Using an SQLite table as a Query.jl data source (or, best way to left-join a DataFrame or Vector with a very large sqlite table)

I have a vector (of strings) that I want to left-join with an SQLite table (to find an “id” corresponding to each string). The SQLite table is too big to load into memory - but the left join should return only as many rows as my smaller vector of strings. I think Query.jl can do this, but I’m getting stuck trying to use the SQLite table in the query.

I have:

cursor = DBInterface.execute(db, "SELECT * from paths")  # schema has (id INTEGER, path TEXT) 
q = @from p1 in my_paths begin    # my_paths is a Vector{String}
    @left_outer_join p2 in cursor on p1 equals p2.path
    @select {p2.id, p2.path}
    @collect DataFrame
end

Using @allocated, it looks like the DBInterface.execute query here doesn’t immediately load the table into memory (which is good). But my Query.jl block fails with:

The keys in the join clause have different types, String and Any

It seems the SELECT query returns columns of type Any, instead of the types in the SQLite schema

How do I get the SQLite cursor to return more specifically-typed data? Or, get Query.jl to convert the columns in the cursor from Any, Any to Int64, String ?

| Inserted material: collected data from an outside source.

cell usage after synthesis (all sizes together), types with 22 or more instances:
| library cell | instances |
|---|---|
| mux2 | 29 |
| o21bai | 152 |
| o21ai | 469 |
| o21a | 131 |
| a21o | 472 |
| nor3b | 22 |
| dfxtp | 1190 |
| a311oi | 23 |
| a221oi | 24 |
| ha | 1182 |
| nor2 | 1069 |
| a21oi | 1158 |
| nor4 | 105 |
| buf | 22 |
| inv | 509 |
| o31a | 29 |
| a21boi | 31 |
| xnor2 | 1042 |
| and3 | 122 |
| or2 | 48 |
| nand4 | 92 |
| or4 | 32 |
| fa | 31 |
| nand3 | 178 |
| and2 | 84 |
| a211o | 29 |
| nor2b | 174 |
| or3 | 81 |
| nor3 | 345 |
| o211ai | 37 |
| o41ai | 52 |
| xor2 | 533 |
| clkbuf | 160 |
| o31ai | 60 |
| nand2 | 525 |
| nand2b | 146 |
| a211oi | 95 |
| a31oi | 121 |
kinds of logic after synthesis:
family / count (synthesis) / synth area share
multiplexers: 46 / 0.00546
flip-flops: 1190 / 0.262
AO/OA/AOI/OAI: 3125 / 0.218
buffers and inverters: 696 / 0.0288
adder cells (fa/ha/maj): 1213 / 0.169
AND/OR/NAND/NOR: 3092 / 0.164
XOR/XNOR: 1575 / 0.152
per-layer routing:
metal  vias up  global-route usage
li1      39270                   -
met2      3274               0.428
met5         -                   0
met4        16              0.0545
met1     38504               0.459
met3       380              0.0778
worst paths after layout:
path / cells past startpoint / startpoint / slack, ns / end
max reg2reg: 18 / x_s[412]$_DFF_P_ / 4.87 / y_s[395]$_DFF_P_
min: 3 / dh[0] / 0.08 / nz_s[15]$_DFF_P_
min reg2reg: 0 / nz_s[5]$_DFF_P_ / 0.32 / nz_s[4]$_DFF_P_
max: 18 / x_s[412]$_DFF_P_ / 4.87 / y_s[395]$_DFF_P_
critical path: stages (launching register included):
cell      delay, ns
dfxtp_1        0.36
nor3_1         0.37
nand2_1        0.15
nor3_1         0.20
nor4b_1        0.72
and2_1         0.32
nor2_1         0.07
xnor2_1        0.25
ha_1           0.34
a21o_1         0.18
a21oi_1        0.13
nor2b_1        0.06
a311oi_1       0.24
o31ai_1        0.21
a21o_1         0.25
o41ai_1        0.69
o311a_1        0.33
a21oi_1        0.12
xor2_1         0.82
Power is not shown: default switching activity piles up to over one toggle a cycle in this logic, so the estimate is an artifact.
## src/hw/rtl/wzaf_pkg.sv

```systemverilog
// ----------------------------------------------------------------------------
// wzaf_pkg
// Shared widths, register indexes, datapath operations and the control and
// status structs of the windowed z-score anomaly flagger.
// ----------------------------------------------------------------------------
package wzaf_pkg;

    // window and segment geometry
    localparam int WIN_DEPTH   = 16;
    localparam int HEAD_W      = 4;
    localparam int FILL_W      = 5;
    localparam int SEG_COUNT   = 256;
    localparam int SEG_W       = 8;
    localparam int SLOT_W      = SEG_W + HEAD_W;
    localparam int SLOT_COUNT  = SEG_COUNT * WIN_DEPTH;

    // arithmetic widths
    localparam int SAMPLE_W    = 16;
    localparam int SUM_W       = 20;
    localparam int SQ_W        = 36;
    localparam int LHS_W       = 41;
    localparam int RHS_W       = 40;
    localparam int VAR_W       = 41;
    localparam int NS_W        = 21;
    localparam int AD_W        = 20;
    localparam int XX_W        = 56;
    localparam int Q_W         = 30;
    localparam int DSH_W       = VAR_W + Q_W - 1;
    localparam int SATCMP_W    = VAR_W + Q_W;
    localparam int ZCHK_W      = 55;
    localparam int ROOT_W      = 30;
    localparam int CNT_W       = 5;

    // iteration counts
    localparam int DIV_STEPS   = 30;
    localparam int MEAN_STEPS  = 20;
    localparam int SQRT_STEPS  = 15;

    // spread threshold: sigma > 0.001 tested as var*15625 > n*n*1024
    localparam int SPREAD_MUL  = 15625;
    localparam int SPREAD_SHF  = 10;

    // configuration register indexes
    localparam logic [7:0] CFG_FREE_FLOW  = 8'd0;
    localparam logic [7:0] CFG_HOT_RATIO  = 8'd1;
    localparam logic [7:0] CFG_ANOM_THR   = 8'd2;

    // configuration reset values
    localparam logic [15:0] FREE_FLOW_RST = 16'd15360;
    localparam logic [8:0]  HOT_RATIO_RST = 9'd128;
    localparam logic [15:0] ANOM_THR_RST  = 16'hFE00;

    // per-segment bookkeeping entry
    typedef struct packed {
        logic [HEAD_W-1:0] head;
        logic [FILL_W-1:0] fill;
        logic [SUM_W-1:0]  sum;
        logic [SQ_W-1:0]   sq;
    } t_meta;

    // configuration values
    typedef struct packed {
        logic [15:0]        free_flow;
        logic [8:0]         hot_ratio;
        logic signed [15:0] anom_thr;
    } t_cfg;

    // datapath operations
    typedef enum logic [3:0] {
        OP_NONE,
        OP_LOAD,
        OP_META,
        OP_UPDATE,
        OP_MUL,
        OP_VAR,
        OP_SQR,
        OP_PREP,
        OP_DIV,
        OP_SQRT,
        OP_OUT
    } t_op;

    typedef struct packed {
        t_op op;
    } t_dp_cmd;

    typedef struct packed {
        logic iter_last;
    } t_dp_status;

    // controller states
    typedef enum logic [3:0] {
        ST_IDLE,
        ST_META,
        ST_UPDATE,
        ST_MUL,
        ST_VAR,
        ST_SQR,
        ST_PREP,
        ST_DIV,
        ST_SQRT,
        ST_DONE
    } t_state;

endpackage

```

## src/hw/rtl/wzaf_ctrl.sv

```systemverilog
// ----------------------------------------------------------------------------
// wzaf_ctrl
// Controller: steps the datapath through one item and owns both handshakes
// of the input and result channels.
// ----------------------------------------------------------------------------
module wzaf_ctrl
    import wzaf_pkg::*;
(
    input  logic       i_clk,
    input  logic       i_rst_n,
    input  logic       i_in_valid,
    output logic       o_in_ready,
    output logic       o_out_valid,
    input  logic       i_out_ready,
    output t_dp_cmd    o_cmd,
    input  t_dp_status i_status
);

    t_state r_state;
    t_state n_state;
    logic   r_out_valid;
    logic   n_out_valid;

    // state and result valid registers
    always_ff @(posedge i_clk) begin
        if (!i_rst_n) begin
            r_state     <= ST_IDLE;
            r_out_valid <= 1'b0;
        end else begin
            r_state     <= n_state;
            r_out_valid <= n_out_valid;
        end
    end

    // next state and datapath command
    always_comb begin
        n_state     = r_state;
        n_out_valid = r_out_valid && !i_out_ready;
        o_cmd.op    = OP_NONE;
        o_in_ready  = 1'b0;
        unique case (r_state)
            ST_IDLE: begin
                o_in_ready = 1'b1;
                if (i_in_valid) begin
                    o_cmd.op = OP_LOAD;
                    n_state  = ST_META;
                end
            end
            ST_META: begin
                o_cmd.op = OP_META;
                n_state  = ST_UPDATE;
            end
            ST_UPDATE: begin
                o_cmd.op = OP_UPDATE;
                n_state  = ST_MUL;
            end
            ST_MUL: begin
                o_cmd.op = OP_MUL;
                n_state  = ST_VAR;
            end
            ST_VAR: begin
                o_cmd.op = OP_VAR;
                n_state  = ST_SQR;
            end
            ST_SQR: begin
                o_cmd.op = OP_SQR;
                n_state  = ST_PREP;
            end
            ST_PREP: begin
                o_cmd.op = OP_PREP;
                n_state  = ST_DIV;
            end
            ST_DIV: begin
                o_cmd.op = OP_DIV;
                if (i_status.iter_last) begin
                    n_state = ST_SQRT;
                end
            end
            ST_SQRT: begin
                o_cmd.op = OP_SQRT;
                if (i_status.iter_last) begin
                    n_state = ST_DONE;
                end
            end
            ST_DONE: begin
                // load the result register once the previous transfer is gone
                if (!r_out_valid || i_out_ready) begin
                    o_cmd.op    = OP_OUT;
                    n_out_valid = 1'b1;
                    n_state     = ST_IDLE;
                end
            end
            default: begin
                n_state = ST_IDLE;
            end
        endcase
    end

    assign o_out_valid = r_out_valid;

endmodule

```

## config.mk

```make
export PLATFORM = sky130hd
export DESIGN_NAME = wzaf_ctrl
export DESIGN_NICKNAME = d
export VERILOG_FILES = /design/src/hw/rtl/wzaf_pkg.sv /design/src/hw/rtl/wzaf_ctrl.sv
export SDC_FILE = /design/constraint.sdc
export NUM_CORES = 1
export LEC_CHECK = 0
export CAP_MARGIN = 25
export CORE_AREA = 5 5 42 44
export CTS_CLUSTER_SIZE = 14
export DETAILED_ROUTE_END_ITERATION = 10
export DIE_AREA = 0 0 47 49
export DONT_BUFFER_PORTS = 1
export GPL_TIMING_DRIVEN = 1
export PLACE_DENSITY = 0.46
export REMOVE_ABC_BUFFERS = 1
export SETUP_SLACK_MARGIN = 0.15
export SLEW_MARGIN = 20
export SYNTH_ARGS = -nofsm -noshare
export SYNTH_HDL_FRONTEND = slang
export SYNTH_SLANG_ARGS = --single-unit
```

## constraint.sdc

```tcl
create_clock -name i_clk -period 1.1 [get_ports i_clk]
set_input_delay 0.055 -clock i_clk [delete_from_list [all_inputs] [get_ports i_clk]]
set_output_delay 0.055 -clock i_clk [all_outputs]
set_load 0.02 [all_outputs]
```

Word-level counts from Yosys, hierarchy flattened
Index checks and enable logic that the tools add are counted.
{"block": "totals", "ff_bits": 5, "out_inout_bits": 6}
{"block": "classes", "eq_ne": 13, "n_mux": 11, "reduce_logical": 6}
{"op": "4-bit case mux with 10 select lines", "count": 2}
{"op": "4-bit two-way mux", "count": 5}
{"op": "4-bit by 3-bit == test with 1-bit output, second input constant", "count": 4}
{"op": "4-bit by 2-bit == test with 1-bit output, second input constant", "count": 2}
{"op": "4-bit == test, second input constant", "count": 2}
{"op": "2-bit != test, second input constant", "count": 4}
{"op": "4-bit by 1-bit == test with 1-bit output, second input constant", "count": 1}
{"op": "4-bit logical NOT", "count": 1}
{"op": "1-bit two-way mux", "count": 4}
{"op": "4-bit AND reduction", "count": 1}
{"op": "1-bit logical NOT", "count": 2}
{"op": "1-bit logical AND", "count": 1}
{"op": "1-bit logical OR", "count": 1}

Depth between registers and ports, before layout
Gate-level depths: netlist (run 1).
{"block": "logic_depth", "ltp_word": 4, "depth_mapped": 4, "depth_no_buf": 3}

Worst setup path after synthesis (run 1)
No wires, ideal clock.
{"block": "synth_timing", "path_kind": "register to output", "startpoint": "reg r_state[0]", "endpoint": "out o_cmd[1] (netlist bit)", "arrival_ps": 1301, "t_required_ps": 1045, "path_slack_ps": -256, "stages_incl_launch_ff": 5, "n_path_buf": 2, "path_cell_list": "dfxtp_1 > buf_2 > buf_2 > inv_1 > o32ai_1"}
{"item": "from (decl)", "line_no": "wzaf_ctrl.sv:19", "text": "t_state r_state;"}
{"item": "from (signal assigned)", "line_no": "wzaf_ctrl.sv:30", "text": "r_state <= n_state;"}
{"item": "to (decl)", "line_no": "wzaf_ctrl.sv:15", "text": "output t_dp_cmd o_cmd,"}

==> results.json, run 1 <==
{
  "status": "complete, but fails checks",
  "violations": "negative setup slack",
  "tightest_slew_ps": 286.3,
  "cts-root-buf": "clkbuf_4",
  "wl_per_cell_um": 13.87,
  "drv_cap": 0,
  "final_nets": 74,
  "path_class": "reg -> out",
  "synthTopCellsByCount": "5 x dfxtp_1, 4 x buf_2, 4 x nor3_1",
  "drtAntennaViolNets": 0,
  "ys_seq_elements": 5,
  "antenna_cells": 0,
  "pin_count": 11,
  "std_cell_rows": 14,
  "fin_util_pct": 48.39,
  "core_sq_um": 1401,
  "yosys-top-cells-area": "dfxtp_1 26%, buf_2 5.2%, nor3_1 5.2%, o41ai_2 4.2%, nand3b_1 3.9%",
  "max_freq_mhz": 759.4,
  "period_share_pct": 119.7,
  "cts_buffers": 3,
  "via_per_inst": 5.167,
  "yosysTopAreaCell": "dfxtp_1",
  "route.vias.total": 434,
  "dpl_cell_area_sq_um": 489.2,
  "synth.cell_area_sq_um": 387.9,
  "grt.overflow.total": 0,
  "grt_pass1_vias": 430,
  "synth_top_area_share_pct": 25.81,
  "finalSetupViolCount": 8,
  "synth-seq-area-share_pct": 25.81,
  "ir_worst_vdd_v": 0.0005322,
  "synth-main-ff-cell": "dfxtp_1",
  "crit_path_max_fanout": 5,
  "io_buffers": 0,
  "cts_tree": "done",
  "ctsLongestPathBuffers": 2,
  "synth_cell_types": 30,
  "avgSynthCellArea_sq_um": 8.619,
  "drc": 0,
  "cts.sink_count": 5,
  "start_util_pct": 27.68,
  "synth_edf_count": 0,
  "routed_wl_mm": 1.165,
  "crit_required_ps": 1040,
  "final_area_sq_um": 678.2,
  "insertion_delay_ps": 240,
  "powerDensity_nw_per_um2": 1020,
  "rsz0062_at_grt": "true",
  "worst_slack_ps": -216.9,
  "drt_iter0_markers": 0,
  "slew_headroom_pct": 80.85,
  "hold_path.class": "in -> reg",
  "netlist_instances": 45,
  "cp-end-kind": "output port",
  "die_h_um": 49,
  "synth_warnings": 0,
  "layout-drive-gt1-share_pct": 61.76,
  "hold_viol": 0,
  "place.gp.congestion": 0.7092,
  "antenna_found_initial": 0,
  "min_period_ps": 1317,
  "die_w_um": 47,
  "dpl.hpwl_um": 704.5,
  "area_delta_synth_final_pct": 74.84,
  "first_pass_iters": 1,
  "grt_pass1_wl_mm": 1.904,
  "path_clk_slew_ps": 40,
  "grt_max_degree": 9,
  "yosysMostFrequentCell": "dfxtp_1",
  "fin_worst_skew_ps": 0.3289,
  "power.total_mw": 0.6920,
  "slew_viol_final": 0,
  "die_area_sq_um": 2303,
  "critPathLaunchType": "register",
  "cp_data_arrival_time_ps": 1260,
  "synthArstFlopShare_pct": 0,
  "grt_usage_pct": 10.99,
  "p_leak_nw": 0.2686,
  "htreeDepth": 1
}
[state kept, by name (all words and copies together) (netlist names)]
| signal | cells |
|---|---|
| r_state | 4 |
| o_out_valid | 1 |
**config.mk**
```make
export PLATFORM = sky130hd
export DESIGN_NAME = charge_port_idle_cutoff_and_level_blink_core_flat
export DESIGN_NICKNAME = d
export VERILOG_FILES = /design/src/cpib_pkg.sv /design/src/cpib_sample_if.sv /design/src/cpib_result_if.sv /design/src/cpib_blink.sv /design/src/cpib_port.sv /design/src/charge_port_idle_cutoff_and_level_blink_core.sv /design/src/flat_wrapper.sv
export SDC_FILE = /design/constraint.sdc
export NUM_CORES = 1
export LEC_CHECK = 0
export BUFFER_PORTS_ARGS = -buffer_cell sky130_fd_sc_hd__buf_2
export CAP_MARGIN = 15
export CORE_UTILIZATION = 25
export CTS_CLUSTER_SIZE = 12
export DETAILED_ROUTE_END_ITERATION = 12
export GPL_TIMING_DRIVEN = 0
export SLEW_MARGIN = 15
export SYNTH_ARGS = -nofsm -noshare
export SYNTH_HDL_FRONTEND = slang
export SYNTH_SLANG_ARGS = --single-unit
```
**constraint.sdc**
```tcl
create_clock -name clk -period 10.8 [get_ports clk]
set_clock_uncertainty 0.2 [all_clocks]
set_input_delay 2.16 -clock clk [delete_from_list [all_inputs] [get_ports clk]]
set_output_delay 2.16 -clock clk [all_outputs]
set_load 0.005 [all_outputs]
```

I think you might be able to use TidierDB.jl to do this via SqLite or duckdb.

If you convert the vector of strings to a df and copy it to your database, you should then be able to do the left join.

1 Like

The easiest is to just do N queries like "select * from paths where path = yourpath1". SQLite is specifically designed to do this performantly, compared to client-server databases.